» Task requirements: Each line in the records below, from the one that contains "how the worst" to the one that contains "after detailed placement", should be reproduced exactly, the first and last included.
*** Block opens ***
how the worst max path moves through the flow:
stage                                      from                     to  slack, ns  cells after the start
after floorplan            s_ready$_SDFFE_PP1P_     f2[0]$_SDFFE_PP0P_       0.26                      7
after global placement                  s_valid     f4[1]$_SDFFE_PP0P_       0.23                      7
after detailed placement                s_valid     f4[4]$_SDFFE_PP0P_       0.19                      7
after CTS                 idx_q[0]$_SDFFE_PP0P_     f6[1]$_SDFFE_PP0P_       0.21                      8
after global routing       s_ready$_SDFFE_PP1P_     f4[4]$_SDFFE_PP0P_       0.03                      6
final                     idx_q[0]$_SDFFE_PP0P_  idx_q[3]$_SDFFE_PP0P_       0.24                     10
*** Block closes ***
*** Block opens ***
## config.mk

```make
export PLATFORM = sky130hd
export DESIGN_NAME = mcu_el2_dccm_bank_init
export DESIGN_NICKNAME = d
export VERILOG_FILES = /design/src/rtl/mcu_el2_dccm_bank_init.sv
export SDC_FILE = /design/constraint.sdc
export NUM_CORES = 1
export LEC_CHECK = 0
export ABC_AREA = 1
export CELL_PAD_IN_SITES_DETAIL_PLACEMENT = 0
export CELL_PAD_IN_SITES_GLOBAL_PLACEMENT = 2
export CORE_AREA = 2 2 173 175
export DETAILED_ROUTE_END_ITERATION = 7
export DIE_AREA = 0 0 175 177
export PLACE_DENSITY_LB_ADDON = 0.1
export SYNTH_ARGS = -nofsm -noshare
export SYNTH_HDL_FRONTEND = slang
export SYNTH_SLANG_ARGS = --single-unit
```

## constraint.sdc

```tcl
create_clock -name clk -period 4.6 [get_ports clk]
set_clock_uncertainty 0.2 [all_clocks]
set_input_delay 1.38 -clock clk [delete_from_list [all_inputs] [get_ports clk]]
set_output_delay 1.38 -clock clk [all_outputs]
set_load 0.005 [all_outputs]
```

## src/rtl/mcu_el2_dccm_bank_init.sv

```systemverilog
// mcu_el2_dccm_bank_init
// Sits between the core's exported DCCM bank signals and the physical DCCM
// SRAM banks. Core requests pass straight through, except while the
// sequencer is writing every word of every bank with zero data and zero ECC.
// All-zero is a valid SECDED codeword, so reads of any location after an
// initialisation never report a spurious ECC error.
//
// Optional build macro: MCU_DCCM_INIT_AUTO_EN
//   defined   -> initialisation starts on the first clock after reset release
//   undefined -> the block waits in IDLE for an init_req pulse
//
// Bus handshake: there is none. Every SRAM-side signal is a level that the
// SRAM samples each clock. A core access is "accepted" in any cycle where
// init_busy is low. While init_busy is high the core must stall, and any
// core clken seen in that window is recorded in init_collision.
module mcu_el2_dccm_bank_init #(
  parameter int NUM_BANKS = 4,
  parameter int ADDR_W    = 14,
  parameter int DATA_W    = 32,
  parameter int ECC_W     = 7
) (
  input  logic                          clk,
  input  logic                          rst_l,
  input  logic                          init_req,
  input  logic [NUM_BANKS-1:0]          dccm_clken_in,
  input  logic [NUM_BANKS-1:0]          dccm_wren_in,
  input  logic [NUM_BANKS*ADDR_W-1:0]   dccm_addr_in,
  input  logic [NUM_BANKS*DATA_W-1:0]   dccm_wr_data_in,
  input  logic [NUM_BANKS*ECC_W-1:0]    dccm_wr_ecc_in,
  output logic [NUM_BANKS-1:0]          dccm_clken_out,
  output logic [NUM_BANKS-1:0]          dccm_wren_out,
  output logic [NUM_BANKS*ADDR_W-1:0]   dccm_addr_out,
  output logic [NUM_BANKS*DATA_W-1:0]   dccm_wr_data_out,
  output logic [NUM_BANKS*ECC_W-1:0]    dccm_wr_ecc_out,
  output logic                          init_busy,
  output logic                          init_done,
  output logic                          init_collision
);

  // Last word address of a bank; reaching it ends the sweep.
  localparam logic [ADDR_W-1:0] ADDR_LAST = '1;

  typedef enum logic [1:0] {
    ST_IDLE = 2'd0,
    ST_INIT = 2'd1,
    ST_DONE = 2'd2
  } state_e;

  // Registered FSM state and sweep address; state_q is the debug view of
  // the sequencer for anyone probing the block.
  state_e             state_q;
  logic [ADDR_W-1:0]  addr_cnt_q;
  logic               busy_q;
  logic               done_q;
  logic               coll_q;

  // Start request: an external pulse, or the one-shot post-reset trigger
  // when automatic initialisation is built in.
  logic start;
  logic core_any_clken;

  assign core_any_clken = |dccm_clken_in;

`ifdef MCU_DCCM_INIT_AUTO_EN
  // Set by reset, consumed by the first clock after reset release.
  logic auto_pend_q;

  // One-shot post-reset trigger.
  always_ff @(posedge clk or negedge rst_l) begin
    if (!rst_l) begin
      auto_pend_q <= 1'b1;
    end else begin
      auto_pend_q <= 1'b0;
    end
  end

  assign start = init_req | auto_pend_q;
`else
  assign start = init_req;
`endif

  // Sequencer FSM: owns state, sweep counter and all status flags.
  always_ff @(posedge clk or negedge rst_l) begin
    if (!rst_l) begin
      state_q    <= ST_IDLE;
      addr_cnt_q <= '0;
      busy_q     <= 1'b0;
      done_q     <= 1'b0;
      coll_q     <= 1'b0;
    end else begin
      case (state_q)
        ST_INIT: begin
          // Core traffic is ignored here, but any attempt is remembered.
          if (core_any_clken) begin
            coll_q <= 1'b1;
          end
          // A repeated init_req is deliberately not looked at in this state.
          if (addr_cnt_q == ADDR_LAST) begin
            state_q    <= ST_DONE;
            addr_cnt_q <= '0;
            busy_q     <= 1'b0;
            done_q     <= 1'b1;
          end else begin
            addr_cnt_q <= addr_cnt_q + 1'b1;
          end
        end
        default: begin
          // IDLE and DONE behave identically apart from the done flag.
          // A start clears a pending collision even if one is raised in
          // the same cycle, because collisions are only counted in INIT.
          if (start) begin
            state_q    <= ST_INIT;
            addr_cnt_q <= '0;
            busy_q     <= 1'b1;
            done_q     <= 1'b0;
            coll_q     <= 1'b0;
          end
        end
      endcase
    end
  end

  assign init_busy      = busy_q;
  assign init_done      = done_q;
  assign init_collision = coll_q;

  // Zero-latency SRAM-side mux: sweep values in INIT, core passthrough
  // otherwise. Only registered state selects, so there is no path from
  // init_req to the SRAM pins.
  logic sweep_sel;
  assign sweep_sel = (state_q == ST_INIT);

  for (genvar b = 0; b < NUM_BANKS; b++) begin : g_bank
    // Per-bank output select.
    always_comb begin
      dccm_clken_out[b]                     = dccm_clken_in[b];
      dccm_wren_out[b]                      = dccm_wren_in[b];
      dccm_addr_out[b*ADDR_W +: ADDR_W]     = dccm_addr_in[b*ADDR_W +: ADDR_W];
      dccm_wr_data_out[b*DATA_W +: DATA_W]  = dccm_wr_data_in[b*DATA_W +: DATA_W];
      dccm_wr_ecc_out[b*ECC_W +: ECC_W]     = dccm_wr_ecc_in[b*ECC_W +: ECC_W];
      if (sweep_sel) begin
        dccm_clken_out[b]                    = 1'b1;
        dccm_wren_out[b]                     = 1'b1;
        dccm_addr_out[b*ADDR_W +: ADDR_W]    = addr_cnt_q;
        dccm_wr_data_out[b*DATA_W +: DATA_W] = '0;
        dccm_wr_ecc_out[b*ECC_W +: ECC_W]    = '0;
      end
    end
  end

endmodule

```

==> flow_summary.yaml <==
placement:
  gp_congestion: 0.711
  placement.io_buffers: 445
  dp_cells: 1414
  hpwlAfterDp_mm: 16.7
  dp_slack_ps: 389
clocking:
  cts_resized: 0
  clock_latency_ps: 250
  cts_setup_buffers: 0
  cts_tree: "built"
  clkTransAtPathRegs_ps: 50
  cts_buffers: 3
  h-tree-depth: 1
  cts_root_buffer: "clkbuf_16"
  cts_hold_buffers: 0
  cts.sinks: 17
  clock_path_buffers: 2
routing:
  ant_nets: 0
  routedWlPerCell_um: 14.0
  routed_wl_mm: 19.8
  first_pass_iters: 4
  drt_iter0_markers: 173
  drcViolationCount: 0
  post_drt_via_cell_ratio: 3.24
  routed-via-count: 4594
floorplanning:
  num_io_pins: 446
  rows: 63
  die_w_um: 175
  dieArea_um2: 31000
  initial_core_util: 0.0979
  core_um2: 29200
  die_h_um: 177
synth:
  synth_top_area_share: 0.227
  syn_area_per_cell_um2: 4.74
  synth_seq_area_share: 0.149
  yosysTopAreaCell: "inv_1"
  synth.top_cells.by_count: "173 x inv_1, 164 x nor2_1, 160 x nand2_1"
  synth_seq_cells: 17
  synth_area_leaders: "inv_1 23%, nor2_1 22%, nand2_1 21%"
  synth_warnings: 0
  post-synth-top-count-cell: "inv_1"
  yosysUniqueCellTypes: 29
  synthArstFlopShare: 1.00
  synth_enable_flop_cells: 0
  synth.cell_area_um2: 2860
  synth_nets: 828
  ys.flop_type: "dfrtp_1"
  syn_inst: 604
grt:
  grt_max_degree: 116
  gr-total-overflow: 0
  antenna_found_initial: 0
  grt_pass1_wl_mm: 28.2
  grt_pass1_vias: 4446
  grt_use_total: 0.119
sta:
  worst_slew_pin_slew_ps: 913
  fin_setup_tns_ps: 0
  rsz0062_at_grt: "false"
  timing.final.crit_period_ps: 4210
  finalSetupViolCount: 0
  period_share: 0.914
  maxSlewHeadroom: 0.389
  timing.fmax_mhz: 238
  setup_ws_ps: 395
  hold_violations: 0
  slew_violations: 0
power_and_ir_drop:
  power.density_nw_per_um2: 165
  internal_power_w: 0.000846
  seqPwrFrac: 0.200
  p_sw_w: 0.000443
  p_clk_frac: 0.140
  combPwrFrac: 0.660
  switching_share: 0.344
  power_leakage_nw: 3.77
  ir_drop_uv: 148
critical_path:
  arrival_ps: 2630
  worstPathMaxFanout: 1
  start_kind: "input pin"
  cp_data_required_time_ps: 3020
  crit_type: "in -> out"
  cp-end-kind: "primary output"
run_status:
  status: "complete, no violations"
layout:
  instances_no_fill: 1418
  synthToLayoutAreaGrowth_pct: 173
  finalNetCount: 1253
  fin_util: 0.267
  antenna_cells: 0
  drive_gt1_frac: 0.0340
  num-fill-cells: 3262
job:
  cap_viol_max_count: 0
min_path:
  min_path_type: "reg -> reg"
*** Block closes ***
» Exercise result:
how the worst max path moves through the flow:
stage                                      from                     to  slack, ns  cells after the start
after floorplan            s_ready$_SDFFE_PP1P_     f2[0]$_SDFFE_PP0P_       0.26                      7
after global placement                  s_valid     f4[1]$_SDFFE_PP0P_       0.23                      7
after detailed placement                s_valid     f4[4]$_SDFFE_PP0P_       0.19                      7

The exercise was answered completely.